Anyone using CrowdSec?
-
Just read about it here and was wondering if anyone has tried it out yet?
From their GitHub repo --
A modern behavior detection system, written in Go. It stacks on Fail2ban's philosophy, but uses Grok patterns & YAML grammar to analyse logs, a modern decoupled approach (detect here, remedy there) for Cloud/Containers/VM based infrastructures. Once detected you can remedy threats with various bouncers (block, 403, Captchas, etc.) and blocked IPs are shared among all users to further improve their security.
-
Have not used it nor seen it. But was thinking just this morning about the need for something like this.
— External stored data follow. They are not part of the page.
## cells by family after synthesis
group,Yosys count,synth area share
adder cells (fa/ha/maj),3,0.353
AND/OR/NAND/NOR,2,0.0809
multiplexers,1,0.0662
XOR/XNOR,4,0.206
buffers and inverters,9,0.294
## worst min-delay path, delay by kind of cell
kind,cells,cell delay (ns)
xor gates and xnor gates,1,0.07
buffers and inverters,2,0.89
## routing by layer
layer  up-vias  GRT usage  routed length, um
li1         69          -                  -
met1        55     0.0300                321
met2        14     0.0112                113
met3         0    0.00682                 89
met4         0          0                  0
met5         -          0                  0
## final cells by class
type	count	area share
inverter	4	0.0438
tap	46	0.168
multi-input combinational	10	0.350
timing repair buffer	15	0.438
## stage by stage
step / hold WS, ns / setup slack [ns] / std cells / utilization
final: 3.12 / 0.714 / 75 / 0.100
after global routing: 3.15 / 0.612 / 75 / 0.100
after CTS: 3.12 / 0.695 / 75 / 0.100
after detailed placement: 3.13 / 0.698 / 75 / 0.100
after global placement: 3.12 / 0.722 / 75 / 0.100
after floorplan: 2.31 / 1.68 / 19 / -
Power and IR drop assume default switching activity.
### /design/flow/run.sh
#!/bin/bash
# OpenROAD 26Q1-2900-gdf79404cd8, Yosys 0.63+post, stock flow scripts
make -C /OpenROAD-flow-scripts/flow DESIGN_CONFIG=/design/flow/config.mk WORK_HOME=/design/flow/orfs finish
### /design/flow/config.mk
export PLATFORM = sky130hd
export DESIGN_NAME = floprc
export DESIGN_NICKNAME = floprc
export VERILOG_FILES = /design/flow/design.v
export SDC_FILE = /design/flow/constraint.sdc
export NUM_CORES = 4
export LEC_CHECK = 1
export CORE_AREA = 10 10 102 102
export DIE_AREA = 0 0 112 112
### /design/flow/constraint.sdc
current_design floprc

set clk_period 1.0
set clk_io_pct 0.2

create_clock -name clk0 -period $clk_period [get_ports {clk}]

set non_clock_inputs [all_inputs -no_clocks]
set_input_delay [expr $clk_period * $clk_io_pct] -clock clk0 $non_clock_inputs
set_output_delay [expr $clk_period * $clk_io_pct] -clock clk0 [all_outputs]
### /design/flow/design.v
module floprc #(parameter WIDTH = 32) (
  input  logic             clk,
  input  logic             reset,
  input  logic             clear,
  input  logic [WIDTH-1:0] d,
  output logic [WIDTH-1:0] q
);
  always_ff @(posedge clk or posedge reset) begin
    if (reset)       q <= 0;
    else if (clear)  q <= 0;
    else             q <= d;
  end
endmodule
==> ci_impl_report.md <==
### Flow metrics

| Metric | Value |
|---|---|
| Switching portion of total power | `20.2%` |
| Die W | `112 um` |
| Setup crit end kind | `primary output` |
| 1st-pass router iterations | `2` |
| CTS Sinks | `32` |
| Ys cells | `68` |
| Place WS | `-0.112 ns` |
| Commonest Layout Cell | `clkdlybuf4s50_1` |
| Critical path buffer and inverter count | `1` |
| Final Cycle Share | `95.0%` |
| Clk pwr share | `34.0%` |
| Final HPWL DP | `2370 um` |
| P_leak | `0.000828 uW` |
| GPL Wtd Cong | `0.666` |
| ANT nets after route | `0` |
| Post-synth regs | `32` |
| Worst hold path type | `primary input to asynchronous set/reset pin` |
| Total power | `2520 uW` |
| RSZ-0062 raised after global routing | `true` |
| Synth Cell Area | `0.00103 sq mm` |
| Max reg flops | `32` |
| Post-Synthesis Cells | `68` |
| Vias per cell | `3.07` |
| Core area | `0.00822 sq mm` |
| Share of cells above drive strength 1 | `28.3%` |
| Global-route wire length before repair | `4620 um` |
| DRC | `0` |
| Psw | `508 uW` |
| GRT Overall Usage | `4.53%` |
| FP Core Util | `12.5%` |
| Reg area | `801 sq um` |
| Crit-path max FO | `1` |
| Biggest regs | `q: 32 flops` |
| Slowest stage delay, CP | `0.36 ns` |
| Total CTS buffers | `5` |
| P_int | `2010 uW` |
| Seq share, synth | `78.0%` |
| Combinational share of power | `11.5%` |
| Initial antenna violation count | `0` |
| Worst vdd ir | `0.000349 V` |
| Worst slew margin | `88.4%` |
| WL per Instance | `12.2 um` |
| Synth cell types | `4` |
| Status | `finished, final reports clean` |
| Sequential power share | `54.5%` |
| IO Count | `67` |
| Max Clk Rate | `1050 MHz` |
| Comb area | `200 sq um` |
| Detailed Route Iter0 Violations | `19` |
| Vias | `745` |
| Number of port buffers | `66` |
| Final Slew Violations | `0` |
| Most flop-heavy register | `q` |
| Post-cts hold buffer count | `0` |
| Largest net degree at the start of global routing | `33` |
| Root Buffer | `clkbuf_8` |
| Die area | `0.0125 sq mm` |
| Pwr dens | `1440 mW/mm^2` |
| Num rows | `33` |
| WP depth | `1` |
| Arrival time worst endpoint | `0.75 ns` |
| H-tree levels | `2` |
| GRT overflow | `0` |
| CP startpoint | `q[26]` |
| Routed wire length | `2960 um` |
| Critical-path cell list | `buf_2` |
| Final Hold Viols | `0` |
| OpenROAD warnings | `26` |
| Vias in the first global route | `816` |
| CP top delay family | `flip-flops` |
| CTS tree | `built` |
| Final Util | `21.2%` |
| Syn avg cell area | `15.1 sq um` |
| Final count of negative-setup-slack endpoints | `0` |
| CP Class | `flip-flop to primary output` |
| Req. time, crit path | `0.80 ns` |
| CTS clk-pin slew, worst paths | `0.06 ns` |
| Ys Warns | `1` |
| Antenna cells | `0` |
| Die Ht | `112 um` |
| Worst Setup EP | `q[26]` |
| Filler cells | `906` |
| Clk buf depth | `2` |
| Slew @ Worst Pin | `0.175 ns` |
| Max-cap violations | `0` |
| Crit-path slowest cell | `dfrtp_1` |
| Worst setup margin | `0.0498 ns` |
| Layout Area Growth over Synthesis | `69.9%` |
| Critical Path Source Type | `flip-flop` |
| YS chip area | `0.00103 sq mm` |
| Most numerous logic cells after layout | `clkdlybuf4s50_1 (34), nor2b_1 (32), buf_2 (32), dfrtp_1 (32), clkbuf_8 (5)` |
| Crit path time final | `0.950 ns` |
[through the flow]
stage	TNS, ns	instance area, sq um	std cells	hold slack (ns)
5_1_grt	-0.00864	1750	243	0.273
4_1_cts	0	1750	243	0.262
2_1_floorplan	0	1030	68	0.266
3_3_place_gp	-3.07	1840	238	0.557
3_5_place_dp	-3.37	1840	238	0.566
6_report	0	1750	243	0.266
[cell type report]
cell class	instances	area share (%)
flip-flops and latches	32	45.9
repair buffers	68	31.0
multi-input cells	32	11.5
well taps	105	7.53
clock buffers	5	3.94
inverters	1	0.215
[synth_stat cells, drive strengths merged]
cell,number,share of area (%)
nor2b,32,19
inv,1,0.37
dfrtp,32,78
buf,3,2.2
[how the worst min path moves through the flow]
stage / start / to / slack [ns]
4_1_cts: reset / q[28] / 0.26
5_1_grt: reset / q[28] / 0.27
6_report: reset / q[28] / 0.27
[per-layer routing]
metal	share of wire (%)	track usage [%]
met1	41	5.27
met2	50	7.54
met3	7.9	1.95
met4	1.8	1.10
met5	0	0
[power groups by stage]
stage         clock network [uW]  logic (uW)  registers [uW]
CTS                          935         304            1370
global route                 983         325            1380
finish                       855         291            1370
[kinds of logic (layout without fill, tap and decap cells)]
kind of cell  count (synthesis)  after routing  synth area share, %
flops                        32             32                 78.0
simple gates                 32             32                 19.5
buf+inv                       4             74                 2.56
[timing repair]
| item | CTS | global route |
|---|---|---|
| buffers inserted | 0 | 0 |
| resized | 99 | 0 |
| pin swaps | 0 | 0 |
| endpoints found under the setup margin | 32 | 1 |
| cloned | 0 | 0 |
Power is estimated from default activity; no workload was simulated.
I like the idea.
-
This looks like a good tool. If it is performant at high volume that will be a huge improvment over
fail2ban.I am a little concerned about the global block process. But I assume they have that addressed someplace. I only read this page, nothing else yet.
-
@JaredBusch said in Anyone using CrowdSec?:
This looks like a good tool. If it is performant at high volume that will be a huge improvment over
fail2ban.I am a little concerned about the global block process. But I assume they have that addressed someplace. I only read this page, nothing else yet.
yeah, that's what gave me pause too.
But definitely seems like a cool idea.
What I want to know is who's footing the bill for the centralized collection of these IPs and redistribution.